Destacadas
En las condiciones actuales, la educación en el sector rural no es rentable para la agricultura
Thursday, July 19, 2018
Compartir en
Fotografías: Alejandra Zapata - Oficina de Comunicación
Un estudio llevado a cabo por Jaime Tenjo y Carlos Alberto Jaimes, del Departamento de Economía de Utadeo, cruzó información sobre los ingresos, el género y el nivel educativo de las personas que viven en sectores rurales.

Existen muchos mitos en torno a la situación de las personas que viven en el campo colombiano: que no tienen oportunidades, que sus ingresos son muy bajos, que no poseen educación y que habitan en lugares sin tecnificación.

Lo anterior ocurre por la poca información que hay sobre el mercado laboral en este sector. Un hecho que lleva a los tomadores de decisiones a implementar políticas que poco a nada mejoran el panorama.

Por esta razón, Jaime Tenjo, director del Departamento de Economía, Comercio Internacional y Política Social de Utadeo, y Carlos Jaimes, profesor del mismo Departamento, se dieron a la tarea de caracterizar el sector y entender el papel que juega la educación en los ingresos de las personas.
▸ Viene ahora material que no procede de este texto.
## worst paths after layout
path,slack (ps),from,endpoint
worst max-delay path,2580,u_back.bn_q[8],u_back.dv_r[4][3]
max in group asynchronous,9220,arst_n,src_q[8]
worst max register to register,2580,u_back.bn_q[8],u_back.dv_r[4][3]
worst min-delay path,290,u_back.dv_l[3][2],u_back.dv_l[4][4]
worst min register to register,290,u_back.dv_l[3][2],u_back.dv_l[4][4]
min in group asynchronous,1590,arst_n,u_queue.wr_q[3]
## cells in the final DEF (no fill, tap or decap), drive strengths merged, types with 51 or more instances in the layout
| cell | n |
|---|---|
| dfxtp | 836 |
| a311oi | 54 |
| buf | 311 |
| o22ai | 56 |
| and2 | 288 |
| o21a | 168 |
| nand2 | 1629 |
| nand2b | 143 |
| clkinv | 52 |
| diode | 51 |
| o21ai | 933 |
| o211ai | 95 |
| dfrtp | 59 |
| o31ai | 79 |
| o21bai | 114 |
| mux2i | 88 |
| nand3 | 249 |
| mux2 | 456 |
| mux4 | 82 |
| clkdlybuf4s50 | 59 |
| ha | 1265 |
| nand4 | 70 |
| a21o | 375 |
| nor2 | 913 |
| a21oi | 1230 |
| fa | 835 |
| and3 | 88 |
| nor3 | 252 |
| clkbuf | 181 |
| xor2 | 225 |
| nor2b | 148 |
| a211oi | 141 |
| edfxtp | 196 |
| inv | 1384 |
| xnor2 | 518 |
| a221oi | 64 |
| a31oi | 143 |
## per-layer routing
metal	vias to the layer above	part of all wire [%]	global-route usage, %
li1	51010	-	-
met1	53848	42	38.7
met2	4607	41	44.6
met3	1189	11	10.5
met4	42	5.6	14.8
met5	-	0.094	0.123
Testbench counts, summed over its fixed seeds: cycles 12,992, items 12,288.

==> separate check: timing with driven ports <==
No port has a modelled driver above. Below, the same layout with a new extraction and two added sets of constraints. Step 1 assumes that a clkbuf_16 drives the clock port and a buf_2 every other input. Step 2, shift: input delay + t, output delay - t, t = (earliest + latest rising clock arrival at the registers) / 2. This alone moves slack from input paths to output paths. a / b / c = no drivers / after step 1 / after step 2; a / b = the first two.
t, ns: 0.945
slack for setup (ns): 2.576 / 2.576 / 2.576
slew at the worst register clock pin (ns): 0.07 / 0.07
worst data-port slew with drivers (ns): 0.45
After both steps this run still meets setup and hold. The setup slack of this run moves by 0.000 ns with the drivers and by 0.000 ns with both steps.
Context: an optimization exercise on an open-source flow, tuned for a short achievable clock period and few clock cycles. The choices shown serve that exercise and are no tape-out recipe.
Function was checked by simulation only, so behaviour that the tests miss may differ from the original.
No activity file was given, so power comes from the tool's default toggle rates.

`flow/constraint.sdc`:
```
create_clock -name core_clock -period 8.5 [get_ports {clk}]
set_input_delay 1.7000 -clock core_clock [delete_from_list [all_inputs] [get_ports {clk}]]
set_output_delay 1.7000 -clock core_clock [all_outputs]
set_load 0.01 [all_outputs]
```
`flow/run.sh`:
```
#!/bin/bash
# synth_recipe.tcl (not shown) runs the flow's synth.tcl, then flattens the netlist and writes it again
# the make line also repeats each setting of config.mk as NAME=value (left out here)
make -C /OpenROAD-flow-scripts/flow DESIGN_CONFIG=/design/flow/config.mk WORK_HOME=/design/flow/orfs CLKGATE_MAP_FILE= SYNTH_SCRIPT=/design/flow/synth_recipe.tcl finish
```
`flow/config.mk`:
```
export PLATFORM = sky130hd
export DESIGN_NAME = rv32i_core
export DESIGN_NICKNAME = rv32i_core
export VERILOG_FILES = /design/flow/design.v
export SDC_FILE = /design/flow/constraint.sdc
export NUM_CORES = 4
export LEC_CHECK = 0
export ABC_CLOCK_PERIOD_IN_PS = 3000
export CAP_MARGIN = 40
export CORE_MARGIN = 2
export CORE_UTILIZATION = 40
export SETUP_SLACK_MARGIN = 5
export SLEW_MARGIN = 40
```
This design comes from an exercise in tuning for small area, a short achievable clock period and few clock cycles on the open sky130 flow, not from production work.
Where RTL was checked, it was by simulation tests only, not by an equivalence proof against the original.
Power is estimated from default activity; no workload was simulated.

==> indigo: inputs <==
// wasm_code_stream_parser
module wasm_code_stream_parser #(
    parameter int MAX_DEPTH = wcsp_pkg::MAX_DEPTH_DEFAULT
) (
    input  wire logic                aclk,
    input  wire logic                aresetn,
    input  wire logic                s_valid,
    output logic                     s_ready,
    input  wire logic [8:0]          s_data,
    output logic                     m_valid,
    input  wire logic                m_ready,
    output logic      [117:0]        m_data
);
export LEC_CHECK = 0
export ABC_CLOCK_PERIOD_IN_PS = 2500
export CAP_MARGIN = 20
export CORE_MARGIN = 2
export CORE_UTILIZATION = 40
export SETUP_SLACK_MARGIN = 5
export SLEW_MARGIN = 20
create_clock -name core_clock -period 8.5 [get_ports {aclk}]
standard.sh (not shown) runs the stock make flow with config.mk's settings and CLKGATE_MAP_FILE= SYNTH_SCRIPT=/design/flow/synth_recipe.tcl, a recipe that flattens the netlist after the stock synthesis.
==> flow/flow/run.sh <==
#!/bin/bash
set -euo pipefail
MARGIN=5.5
sed -e "s/SETUP_SLACK_MARGIN=[0-9.]*/SETUP_SLACK_MARGIN=$MARGIN/" \
    -e 's/ "\${@:-finish}"/ "BUFFER_PORTS_ARGS=-buffer_cell sky130_fd_sc_hd__buf_2" "${@:-finish}"/' \
    standard.sh > standard_mod.sh
grep -q "SETUP_SLACK_MARGIN=$MARGIN" standard_mod.sh
grep -q "BUFFER_PORTS_ARGS=" standard_mod.sh
bash standard_mod.sh > standard.log 2>&1
==> willow (differences from indigo) <==
--- a/flow/design.v
+++ b/flow/design.v
@@ -158,48 +158,41 @@
                 bv_reg <= sv_reg || in_acc;
                 sv_reg <= 1'b0;
             end else if (in_acc) begin
                 sv_reg <= 1'b1;
             end
         end
     end
-    logic [8:0] bd_in;
-    logic [2:0] pb_reg;
-    assign bd_in = sv_reg ? sd_reg : s_data;
     always_ff @(posedge aclk) begin
         if (!bv_reg || adv) begin
-            bd_reg <= bd_in;
-            pb_reg <= {(bd_in[7:1] != 7'h00) && (bd_in[7:1] != 7'h7F),
-                       (bd_in[7:4] != 4'h0) && (bd_in[7:4] != 4'hF),
-                       (bd_in[7:5] != 3'd0)};
+            bd_reg <= sv_reg ? sd_reg : s_data;
         end
         if (in_acc) begin
             sd_reg <= s_data;
         end
     end
     logic [NM-1:0]   mode_reg, cm, nm;
     logic [63:0]     acc_reg, acc_next;
     logic [3:0]      cnt_reg, cnt_next;
     logic [7:0]      op_reg;
     logic [DW-1:0]   depth_reg, depth_next;
-    logic            err_reg, err_next;
-    logic            go_reg;
+    logic            err_reg;
     logic            m_valid_reg;
     logic [3:0]      kind_reg, kind_next;
     logic [2:0]      ecode_reg, ecode_next;
     logic            fin_reg, fin_next;
     logic [7:0]      b;
     logic            rs;
     logic [DW-1:0]   cur_depth;
     logic            upd;
     logic            emit;
     assign b   = bd_reg[8:1];
     assign rs  = bd_reg[0];
     assign adv = bv_reg && (!m_valid_reg || m_ready);
-    assign upd = go_reg && (!m_valid_reg || m_ready);
+    assign upd = adv && (rs || !err_reg);
     assign cm        = rs ? NM'(1) : mode_reg;
     assign cur_depth = rs ? '0 : depth_reg;
     logic c_opc, c_leb, c_l64, c_sgn, c_raw, c_res, c_f, f_last;
     assign c_opc  = cm[O_OPC];
     assign c_l64  = cm[O_I64];
     assign c_sgn  = cm[O_I32] | cm[O_I64];
     assign c_raw  = cm[O_F32] | cm[O_F64] | cm[O_BT];
@@ -230,19 +223,19 @@
     assign op_bad = !wcsp_pkg::op_plain(b) && !nb_any && !is_else;
     logic btype_ok;
     assign btype_ok = (b == wcsp_pkg::BT_EMPTY) || (b >= wcsp_pkg::BT_F64 && b <= wcsp_pkg::BT_I32);
     logic leb_last, pad_bad, leb_bad, fill;
     always_comb begin
         leb_last = c_l64 ? (cnt_reg == 4'd9) : (cnt_reg == 4'd4);
         if (c_l64)
-            pad_bad = pb_reg[2];
+            pad_bad = (b[6:0] != 7'h00) && (b[6:0] != 7'h7F);
         else if (c_sgn)
-            pad_bad = pb_reg[1];
+            pad_bad = (b[6:3] != 4'h0) && (b[6:3] != 4'hF);
         else
-            pad_bad = pb_reg[0];
+            pad_bad = (b[6:4] != 3'd0);
         leb_bad = c_leb && leb_last && (b[7] || pad_bad);
         fill    = c_sgn && b[6];
     end
     logic acc_clr, w64, w32, whi, hi_dec;
     always_comb begin
         acc_clr = c_opc | leb_bad | (c_res & (b != 8'd0)) |
                   (cm[O_BT] & !(btype_ok & !cur_depth[DW-1]));
@@ -270,22 +263,15 @@
                     else if (cnt_reg < 4'(i / 8))        acc_next[i] = 1'b0;
                 end else if (whi) begin
                     if (cnt_reg == 4'((i - 32) / 7))     acc_next[i] = b[(i - 32) % 7];
                     else if (cnt_reg < 4'((i - 32) / 7)) acc_next[i] = 1'b0;
                 end
             end
         end
-        if (hi_dec) begin
-            logic z;
-            z = 1'b1;
-            for (int i = 32; i < 64; i++) begin
-                acc_next[i] = acc_reg[i] ^ z;
-                z = z & !acc_reg[i];
-            end
-        end
+        if (hi_dec) acc_next[63:32] = acc_reg[63:32] - 32'd1;
     end
     logic leb_nz;
     assign leb_nz = (b[6:0] != 7'd0) || ((cnt_reg != 4'd0) && (acc_reg[63:32] != 32'd0));
     logic aux_one;
     assign aux_one = (acc_reg[63:32] == 32'd1);
     logic push, pop, clr_top, top_if;
     logic dep_nz;
@@ -354,35 +340,25 @@
         .upd     (upd),
         .en      (push | pop | clr_top),
         .up      (cm[O_BT]),
         .down    (is_end),
         .push_if (op_reg == 8'h04),
         .top_if  (top_if)
     );
-    assign err_next = (ecode_next != wcsp_pkg::ERR_OK);
-    always_ff @(posedge aclk) begin
-        if (!aresetn) begin
-            go_reg <= 1'b0;
-        end else if (!bv_reg || adv) begin
-            go_reg <= (sv_reg || in_acc) && (bd_in[0] || !(upd ? err_next : err_reg));
-        end else begin
-            go_reg <= rs || !(upd ? err_next : err_reg);
-        end
-    end
     always_ff @(posedge aclk) begin
         if (!aresetn) begin
             mode_reg    <= NM'(1);
             depth_reg   <= '0;
             err_reg     <= 1'b0;
             m_valid_reg <= 1'b0;
         end else begin
             if (upd) begin
                 mode_reg  <= nm;
                 depth_reg <= depth_next;
-                err_reg   <= err_next;
+                err_reg   <= (ecode_next != wcsp_pkg::ERR_OK);
             end
             if (upd && emit) begin
                 m_valid_reg <= 1'b1;
             end else if (m_ready) begin
                 m_valid_reg <= 1'b0;
             end
         end
==> flow/flow/run.sh (replaced) <==
#!/bin/bash
set -euo pipefail
MARGIN=5.8
sed -e "s/SETUP_SLACK_MARGIN=[0-9.]*/SETUP_SLACK_MARGIN=$MARGIN/" \
    -e 's/ "\${@:-finish}"/ "BUFFER_PORTS_ARGS=-buffer_cell sky130_fd_sc_hd__buf_2" "${@:-finish}"/' \
    standard.sh > standard_mod.sh
grep -q "SETUP_SLACK_MARGIN=$MARGIN" standard_mod.sh
grep -q "BUFFER_PORTS_ARGS=" standard_mod.sh
bash standard_mod.sh > standard.log 2>&1
==> comparison table <==
                                                                                  willow                   indigo
Post-route fraction of the period consumed by the critical path                   35.81%                   64.68%
Fraction of power consumed by the clock network                                    41.7%                    42.1%
Power in combinational cells                                                  0.000187 W               0.000201 W
Worst Setup End Kind                                                          output pin                     flop
Status                                                           complete, no violations  complete, no violations
Share of the core filled with cells                                               49.31%                   48.67%
Max_slew headroom                                                                 35.19%                   48.13%
Floorplan die width                                                             164.9 um                 166.9 um
Number of post-CTS setup repair buffers                                               30                       12
Pint                                                                          0.001377 W               0.001409 W
Synth Instances                                                                    1,146                    1,165
Ratio of routed vias to standard cells                                             5.972                    5.784
Highest clock rate                                                            0.3286 GHz               0.1819 GHz
Met2 Use GR                                                                       34.82%                   36.04%
Net count after synthesis                                                          1,170                    1,218
Proportion of synthesized area in mux cells                                       1.281%                   2.251%
Post-synth EDFFs                                                                     138                      141
Final HPWL from detailed placement                                             20,250 um                20,240 um
Path depth of the worst reg2reg path                                                   6                       33
Multi-input gate area in the final layout                                  0.005478 mm^2            0.005645 mm^2
Testbench counts of willow, summed over its fixed seeds: cycles 33,140.
Function not checked in indigo: the RTL went through the layout flow alone.

==> static timing again, ports no longer ideal <==
Ports are ideal in the flow. The routed layouts listed here were re-timed in OpenROAD. Step 1 (the two cells are an assumption about what drives the block):
set clk [get_ports {aclk}]
set_driving_cell -lib_cell sky130_fd_sc_hd__clkbuf_16 $clk
set_driving_cell -lib_cell sky130_fd_sc_hd__buf_2 [delete_from_list [all_inputs] $clk]
Step 2 moves the port delays by t, midway between the first and last clock arrival at a register: inputs arrive t later, outputs are due t later. That takes back most of the time a late clock gives input paths. Slacks: ideal / step 1 / step 2; pairs: ideal / step 1.
run | shift t [ns] | setup WS [ns] | clock arrival spread, ns | slew at the worst register clock pin (ns) | worst slew at a driven data input, ns
indigo | 0.484 | 3.002 / 3.002 / 3.002 | 0.012 / 0.012 | 0.08 / 0.08 | 0.03
willow | 0.486 | 5.456 / 5.407 / 5.408 | 0.009 / 0.009 | 0.07 / 0.07 | 0.03
After both steps setup and hold are still met in every run listed. For willow, which loses most, drivers alone change the setup slack by -0.049 ns; drivers and shift together by -0.048 ns.
Context: an optimization exercise on an open-source flow, tuned for small area and a short achievable clock period. The choices shown serve that exercise and are no tape-out recipe. In this exercise RTL edits were held to simulation tests only and were not proved equivalent to the original. Power and IR drop assume default switching activity.

## usb_data_buffer
module usb_data_buffer
#(
  parameter int unsigned DEPTH  = usb_pkg::USB_BUF_DEPTH,
  parameter int unsigned ADDR_W = usb_pkg::USB_BUF_ADDR_W
) (
  input  logic              clk,
  input  logic              n_rst,
  input  logic              flush,
  input  logic              clear,
  input  logic              store_rx_packet_data,
  input  logic [7:0]        rx_packet_data,
  input  logic              get_rx_data,
  input  logic              store_tx_data,
  input  logic [1:0]        data_size,
  input  logic [31:0]       tx_data,
  output logic [31:0]       rx_data,
  input  logic              get_tx_packet_data,
  output logic [7:0]        tx_packet_data,
  output logic [ADDR_W:0]   buffer_occupancy
);
  localparam int unsigned CntW = ADDR_W + 1;
  logic [ADDR_W-1:0] rd_ptr_q, rd_ptr_d, wr_ptr_q, wr_ptr_d;
  logic [CntW-1:0]   occ_q, occ_d;
  logic [7:0] occ_gt;
  logic [3:0] slot_free;
  logic [3:0] occ_gt_q;
  for (genvar k = 0; k < 8; k++) begin : gen_gt
    assign occ_gt[k] = occ_q > CntW'(k);
  end
  for (genvar k = 0; k < 4; k++) begin : gen_free
  ...
Size in the first run: about 1800 cells after synthesis, ~97 I/O pins, roughly 25000 sq um of cells after synthesis.
clock: 7.0 ns
lec_check: 0
abc_area: 1
cap_margin: 20
core_margin: 2
core_utilization: 45
cts_buf_list: sky130_fd_sc_hd__clkbuf_8
cts_cluster_diameter: 50
cts_cluster_size: 16
setup_slack_margin: 3.8
slew_margin: 20
synth_hierarchical: 1
synth_minimum_keep_size: 0
standard.sh (not shown) runs the stock make flow with config.mk's settings and CLKGATE_MAP_FILE= SYNTH_SCRIPT=/design/flow/synth_recipe.tcl, a recipe that flattens the netlist after the stock synthesis.
==> flow/flow/run.sh <==
#!/bin/bash
# The standard ORFS layout, with two changes:
#  - synthesis maps the logic with an area-oriented ABC script
#    (flow/abc_area.script) instead of ORFS's, which upsizes and buffers every
#    gate before placement; timing repair after placement sizes up only the
#    gates on paths that need it;
#  - every port still gets its own buffer, but the smallest buffer cell is
#    inserted (repair then sizes up those on critical paths).
set -euo pipefail
here=$(pwd)
rm -rf "$here/scripts"
cp -r "$FLOW_HOME/scripts" "$here/scripts"
cp "$here/flow/abc_area.script" "$here/scripts/abc_area.script"
bash standard.sh SCRIPTS_DIR="$here/scripts" \
  "BUFFER_PORTS_ARGS=-buffer_cell sky130_fd_sc_hd__buf_1" finish > "$here/orfs_make.log" 2>&1
==> flow/flow/abc_area.script <==
strash
&get -n
&fraig -x
&put
scorr
dc2
strash
&get -n
&dch -f
&nf -R 1000
&put
Then changed:
--- a/flow/config.mk
+++ b/flow/config.mk
@@ -9,9 +9,10 @@
 export CAP_MARGIN = 20
 export CORE_MARGIN = 2
-export CORE_UTILIZATION = 45
+export CORE_UTILIZATION = 55
 export CTS_BUF_LIST = sky130_fd_sc_hd__clkbuf_8
 export CTS_CLUSTER_DIAMETER = 50
 export CTS_CLUSTER_SIZE = 16
-export SETUP_SLACK_MARGIN = 3.8
+export PLACE_DENSITY = 0.7
+export SETUP_SLACK_MARGIN = 3.5
 export SLEW_MARGIN = 20
 export SYNTH_HIERARCHICAL = 1
What happened: Worst hold slack gets worse by 0.056 ns; die area decreases by 18%; setup slack gets worse by 0.11 ns; clock power decreases by 19%; wire length decreases by about 6%; first-iteration DRC count increases by about 17%.
Then changed:
--- a/flow/config.mk
+++ b/flow/config.mk
@@ -9,10 +9,9 @@
 export CAP_MARGIN = 20
 export CORE_MARGIN = 2
-export CORE_UTILIZATION = 55
+export CORE_UTILIZATION = 45
 export CTS_BUF_LIST = sky130_fd_sc_hd__clkbuf_8
 export CTS_CLUSTER_DIAMETER = 50
 export CTS_CLUSTER_SIZE = 16
-export PLACE_DENSITY = 0.7
-export SETUP_SLACK_MARGIN = 3.5
+export SETUP_SLACK_MARGIN = 3.0
 export SLEW_MARGIN = 20
 export SYNTH_HIERARCHICAL = 1
Clock-buffer cell count stays the same.
Area after synthesis is unchanged.
Final area decreases by 4.3%.
Clock power went up by about 3%.
Fmax falls by 4.2%.
Power went down by 0.44%.
Sequential share of layout area rises by 2.6 points.
Setup slack is worse by 0.17 ns.
Routed wire length goes up by 0.91%.
Final cell count rises by 4.1%.
Via count decreases by 3.3%.
Then changed:
--- a/flow/config.mk
+++ b/flow/config.mk
@@ -13,5 +13,5 @@
 export CTS_CLUSTER_DIAMETER = 50
 export CTS_CLUSTER_SIZE = 16
-export SETUP_SLACK_MARGIN = 3.0
+export SETUP_SLACK_MARGIN = 3.5
 export SLEW_MARGIN = 20
 export SYNTH_HIERARCHICAL = 1
Final area is higher by 5.2%.
Non-clock buffer count rose by 53.
Final cell count goes up by 2.2%.
Setup slack gains 0.33 ns.
Sequential share of layout area shrinks by 3.0 points.
Power rose by 4.6%.
Combinational power climbs by about 10%.
Synthesized cell count does not change.
Clock power increases by 11%.
Synthesized area stays the same.
First-iteration DRC count fell by 2.2%.

-- what the ideal ports hide --
How much do the figures lean on ideal ports? The routed layouts below were timed once more, with nothing changed but the port constraints.
Step 1 assumes that a clkbuf_16 drives the clock port and a buf_2 every other input.
Step 2 also shifts input and output timing later by t, the mid clock arrival at the registers, as if the neighbouring blocks saw the same clock.
Slacks: ideal ports / drivers / drivers and shift; pairs: ideal ports / drivers.
run | t (ns) | setup slack, ns | slew at the worst register clock pin (ns)
the first run | 0.744 | 3.357 / 3.302 / 3.187 | 0.10 / 0.10
the second run | 0.730 | 3.242 / 3.190 / 3.114 | 0.11 / 0.11
the third run | 0.722 | 3.077 / 3.052 / 2.431 | 0.11 / 0.11
the fourth run | 0.724 | 3.406 / 3.347 / 2.999 | 0.10 / 0.10
After both steps every run listed still meets setup and hold. The setup slack of the third run, which loses most, moves by -0.025 ns with the drivers and by -0.646 ns with both steps.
Tomando como muestra a los municipios del país con menos de 25 mil habitantes, con cabeceras pequeñas y densidades menores a 100 habitantes por km2, se encontró que los pobladores tienen en promedio seis años de educación. Es decir, completaron la básica primaria.

Aunque la educación pareciera ser el problema, una mirada más profunda presenta otros resultados. Aumentar los niveles de escolaridad de las personas que habitan en el campo, si bien puede verse reflejado en un aumento significativo de sus ingresos en otros sectores, poco o nada afecta la agricultura. Según el estudio de Tenjo y Jaimes, un año más de escolaridad representa en promedio un 4 % más de ingresos en el caso de la agricultura y un 10 % en el sector no agrícola.

Esto no significa que no se deban educar. Según aclara Tenjo, doctor en Economía de la Universidad de Toronto, para hacer más efectiva la educación, estas medidas deben ir acompañadas de otros esfuerzos como mayor y mejor asistencia técnica, bienes públicos (distritos de riego, vías, etc) y distribución de la tierra. Elementos que cobran especial relevancia a un año de la implementación de los acuerdos de paz, cuyo punto uno está dedicado a la Reforma Rural Integral.

Otro de los análisis que realiza el estudio es en cuanto a las brechas salariales entre hombres y mujeres. Los datos, tomados de la Gran Encuesta de Hogares 2013 del DANE, muestran que al comparar los ingresos laborales de hombres y mujeres con igual nivel educativo y experiencia, las mujeres obtienen en promedio un salario inferior en un 30 % con respecto a sus compañeros masculinos.

Al desagregar esta cifra, Tenjo y Jaimes encontraron que a medida que aumenta el nivel educativo y el ingreso, la brecha entre ambos sexos disminuye. Así, la educación les resulta más rentable a las mujeres que a los hombres, pues un año más de educación supone un incremento salarial mayor para ellas.

Este estudio, que se puede consultar en el número 38 (2018) de la Revista de Economía Institucional de la Universidad Externado de Colombia, fue presentado como parte de la conferencia ‘Educación y Mercado Laboral en el Sector Rural, llevada a cabo el 12 de julio de 2018 en la Casa Museo Carlos Lleras Restrepo.